# TASK INSTRUCTIONS
All lines of the entries with "sysMask" in them must be listed.
┌────────
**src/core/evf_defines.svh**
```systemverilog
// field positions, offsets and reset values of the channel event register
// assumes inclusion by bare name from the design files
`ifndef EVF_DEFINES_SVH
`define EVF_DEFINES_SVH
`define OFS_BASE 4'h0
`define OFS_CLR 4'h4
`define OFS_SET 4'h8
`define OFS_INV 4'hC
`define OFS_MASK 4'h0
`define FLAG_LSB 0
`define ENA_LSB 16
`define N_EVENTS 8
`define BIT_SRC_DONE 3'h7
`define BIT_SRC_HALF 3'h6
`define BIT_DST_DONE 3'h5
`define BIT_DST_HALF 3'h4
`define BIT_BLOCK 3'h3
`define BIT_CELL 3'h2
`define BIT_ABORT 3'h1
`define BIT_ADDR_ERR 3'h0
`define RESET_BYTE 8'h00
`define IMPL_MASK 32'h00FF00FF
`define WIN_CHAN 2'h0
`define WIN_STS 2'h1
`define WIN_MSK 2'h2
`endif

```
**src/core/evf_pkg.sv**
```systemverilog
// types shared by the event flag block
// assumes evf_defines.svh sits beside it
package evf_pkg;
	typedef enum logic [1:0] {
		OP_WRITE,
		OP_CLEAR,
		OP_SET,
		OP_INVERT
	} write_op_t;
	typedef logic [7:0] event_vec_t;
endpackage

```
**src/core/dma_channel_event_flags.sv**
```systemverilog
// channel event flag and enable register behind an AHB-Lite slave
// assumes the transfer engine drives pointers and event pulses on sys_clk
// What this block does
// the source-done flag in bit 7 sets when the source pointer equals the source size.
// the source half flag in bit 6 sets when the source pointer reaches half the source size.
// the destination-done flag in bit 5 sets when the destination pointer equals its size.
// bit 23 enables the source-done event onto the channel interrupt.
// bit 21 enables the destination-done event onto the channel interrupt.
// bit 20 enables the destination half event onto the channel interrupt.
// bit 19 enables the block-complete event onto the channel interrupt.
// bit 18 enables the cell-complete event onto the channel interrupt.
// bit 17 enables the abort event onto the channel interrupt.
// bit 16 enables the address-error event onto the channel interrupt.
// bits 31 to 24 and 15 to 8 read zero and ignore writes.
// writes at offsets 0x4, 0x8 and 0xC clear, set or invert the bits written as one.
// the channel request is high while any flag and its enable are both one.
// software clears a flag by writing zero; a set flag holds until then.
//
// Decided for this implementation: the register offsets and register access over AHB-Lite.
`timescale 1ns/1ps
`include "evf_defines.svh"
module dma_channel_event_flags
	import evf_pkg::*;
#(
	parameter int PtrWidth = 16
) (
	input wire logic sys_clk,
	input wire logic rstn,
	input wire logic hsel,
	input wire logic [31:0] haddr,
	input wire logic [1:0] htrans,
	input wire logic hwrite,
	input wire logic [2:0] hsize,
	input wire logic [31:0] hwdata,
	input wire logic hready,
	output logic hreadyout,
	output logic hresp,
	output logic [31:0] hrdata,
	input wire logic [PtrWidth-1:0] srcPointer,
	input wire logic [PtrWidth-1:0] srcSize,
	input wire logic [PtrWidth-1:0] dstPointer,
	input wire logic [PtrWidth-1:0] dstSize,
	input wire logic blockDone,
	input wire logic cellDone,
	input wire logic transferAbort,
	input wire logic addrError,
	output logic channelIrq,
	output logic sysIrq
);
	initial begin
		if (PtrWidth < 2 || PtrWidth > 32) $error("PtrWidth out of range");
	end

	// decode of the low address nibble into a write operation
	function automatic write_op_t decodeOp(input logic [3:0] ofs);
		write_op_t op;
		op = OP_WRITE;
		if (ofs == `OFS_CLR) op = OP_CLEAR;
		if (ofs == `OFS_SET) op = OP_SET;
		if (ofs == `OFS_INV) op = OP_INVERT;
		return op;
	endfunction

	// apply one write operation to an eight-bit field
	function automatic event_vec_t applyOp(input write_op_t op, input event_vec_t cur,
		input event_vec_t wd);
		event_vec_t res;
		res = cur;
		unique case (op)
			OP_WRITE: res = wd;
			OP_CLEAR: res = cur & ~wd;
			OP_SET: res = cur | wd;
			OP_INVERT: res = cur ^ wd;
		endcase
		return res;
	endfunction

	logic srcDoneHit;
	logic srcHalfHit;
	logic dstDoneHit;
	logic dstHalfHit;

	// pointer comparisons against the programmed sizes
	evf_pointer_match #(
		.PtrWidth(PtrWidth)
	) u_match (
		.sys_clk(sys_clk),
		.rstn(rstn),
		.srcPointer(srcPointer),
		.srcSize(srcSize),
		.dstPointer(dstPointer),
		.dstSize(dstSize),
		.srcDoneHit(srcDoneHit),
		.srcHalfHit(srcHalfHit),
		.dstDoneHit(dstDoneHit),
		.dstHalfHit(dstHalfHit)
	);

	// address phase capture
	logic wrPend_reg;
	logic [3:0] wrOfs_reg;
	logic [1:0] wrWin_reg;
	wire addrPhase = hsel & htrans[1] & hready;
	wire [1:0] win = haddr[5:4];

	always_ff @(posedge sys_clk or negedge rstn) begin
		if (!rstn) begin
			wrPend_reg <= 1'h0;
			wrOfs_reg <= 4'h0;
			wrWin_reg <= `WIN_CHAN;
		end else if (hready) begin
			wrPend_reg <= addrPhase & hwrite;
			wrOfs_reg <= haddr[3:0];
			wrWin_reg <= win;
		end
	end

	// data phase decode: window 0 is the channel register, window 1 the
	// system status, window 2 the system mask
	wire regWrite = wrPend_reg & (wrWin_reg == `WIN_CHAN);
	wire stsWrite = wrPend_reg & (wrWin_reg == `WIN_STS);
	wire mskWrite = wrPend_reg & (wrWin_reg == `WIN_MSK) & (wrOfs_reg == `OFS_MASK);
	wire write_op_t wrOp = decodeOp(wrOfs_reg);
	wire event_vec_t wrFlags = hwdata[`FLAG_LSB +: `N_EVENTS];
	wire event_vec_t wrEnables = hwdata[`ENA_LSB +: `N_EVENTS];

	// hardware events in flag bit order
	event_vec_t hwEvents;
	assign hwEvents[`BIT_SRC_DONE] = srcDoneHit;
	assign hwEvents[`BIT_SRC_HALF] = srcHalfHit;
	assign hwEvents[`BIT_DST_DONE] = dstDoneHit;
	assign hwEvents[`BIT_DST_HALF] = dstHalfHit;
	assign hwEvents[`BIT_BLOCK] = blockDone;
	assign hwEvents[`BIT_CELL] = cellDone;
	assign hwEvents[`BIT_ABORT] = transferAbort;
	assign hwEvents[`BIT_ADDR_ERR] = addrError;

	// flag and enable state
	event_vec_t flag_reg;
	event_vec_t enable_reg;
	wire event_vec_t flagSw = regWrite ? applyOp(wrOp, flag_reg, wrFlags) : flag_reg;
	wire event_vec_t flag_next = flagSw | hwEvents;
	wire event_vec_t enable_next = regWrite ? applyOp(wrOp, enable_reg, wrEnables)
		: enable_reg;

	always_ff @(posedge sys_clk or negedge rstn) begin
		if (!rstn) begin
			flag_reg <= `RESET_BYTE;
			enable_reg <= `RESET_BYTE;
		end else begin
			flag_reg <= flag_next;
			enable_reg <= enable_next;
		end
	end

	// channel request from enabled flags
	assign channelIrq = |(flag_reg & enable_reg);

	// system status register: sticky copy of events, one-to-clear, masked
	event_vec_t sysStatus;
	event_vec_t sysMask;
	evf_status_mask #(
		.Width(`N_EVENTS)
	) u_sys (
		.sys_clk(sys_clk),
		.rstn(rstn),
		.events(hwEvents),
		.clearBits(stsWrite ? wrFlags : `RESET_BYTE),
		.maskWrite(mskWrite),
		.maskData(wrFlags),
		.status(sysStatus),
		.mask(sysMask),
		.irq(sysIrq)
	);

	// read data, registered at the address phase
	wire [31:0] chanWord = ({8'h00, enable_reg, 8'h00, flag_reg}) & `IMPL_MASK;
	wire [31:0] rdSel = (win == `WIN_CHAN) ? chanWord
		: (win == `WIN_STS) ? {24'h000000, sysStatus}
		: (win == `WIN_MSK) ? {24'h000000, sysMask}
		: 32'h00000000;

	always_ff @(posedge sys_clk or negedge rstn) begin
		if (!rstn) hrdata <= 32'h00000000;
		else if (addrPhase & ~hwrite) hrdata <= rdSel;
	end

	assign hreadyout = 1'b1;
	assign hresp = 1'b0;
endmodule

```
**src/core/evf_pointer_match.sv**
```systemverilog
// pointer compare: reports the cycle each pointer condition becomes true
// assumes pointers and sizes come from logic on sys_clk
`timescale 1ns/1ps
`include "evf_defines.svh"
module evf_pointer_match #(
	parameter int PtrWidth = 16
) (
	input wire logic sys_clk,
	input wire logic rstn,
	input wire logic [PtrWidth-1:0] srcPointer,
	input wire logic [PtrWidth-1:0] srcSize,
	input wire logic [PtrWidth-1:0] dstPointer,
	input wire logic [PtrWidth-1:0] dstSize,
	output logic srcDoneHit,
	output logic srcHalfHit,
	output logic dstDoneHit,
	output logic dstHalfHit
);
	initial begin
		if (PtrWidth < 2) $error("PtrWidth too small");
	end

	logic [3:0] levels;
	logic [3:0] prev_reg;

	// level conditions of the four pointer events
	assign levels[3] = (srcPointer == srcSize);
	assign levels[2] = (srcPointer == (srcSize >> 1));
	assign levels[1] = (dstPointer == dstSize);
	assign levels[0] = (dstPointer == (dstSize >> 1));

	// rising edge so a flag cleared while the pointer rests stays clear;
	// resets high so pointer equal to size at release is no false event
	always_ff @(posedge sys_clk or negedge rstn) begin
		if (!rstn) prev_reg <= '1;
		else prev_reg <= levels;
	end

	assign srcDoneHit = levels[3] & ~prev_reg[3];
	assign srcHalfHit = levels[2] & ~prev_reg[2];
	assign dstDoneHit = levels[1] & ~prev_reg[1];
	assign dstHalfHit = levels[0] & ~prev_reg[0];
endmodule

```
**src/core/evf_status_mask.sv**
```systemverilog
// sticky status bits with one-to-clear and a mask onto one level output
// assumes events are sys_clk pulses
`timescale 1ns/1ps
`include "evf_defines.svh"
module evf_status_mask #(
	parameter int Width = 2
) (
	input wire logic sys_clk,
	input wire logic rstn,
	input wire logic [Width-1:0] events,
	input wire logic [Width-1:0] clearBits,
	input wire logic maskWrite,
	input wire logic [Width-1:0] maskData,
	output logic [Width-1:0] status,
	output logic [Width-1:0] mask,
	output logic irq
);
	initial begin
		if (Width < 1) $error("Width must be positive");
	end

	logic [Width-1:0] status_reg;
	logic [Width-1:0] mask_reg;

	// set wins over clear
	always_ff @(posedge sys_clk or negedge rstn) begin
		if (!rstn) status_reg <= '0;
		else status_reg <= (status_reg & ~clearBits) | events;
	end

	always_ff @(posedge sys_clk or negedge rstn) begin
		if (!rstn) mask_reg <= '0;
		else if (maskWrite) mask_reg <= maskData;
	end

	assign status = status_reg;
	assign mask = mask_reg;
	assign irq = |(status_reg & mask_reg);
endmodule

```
└────────
# THE ANSWER
	event_vec_t sysMask;
		.mask(sysMask),
		: (win == `WIN_MSK) ? {24'h000000, sysMask}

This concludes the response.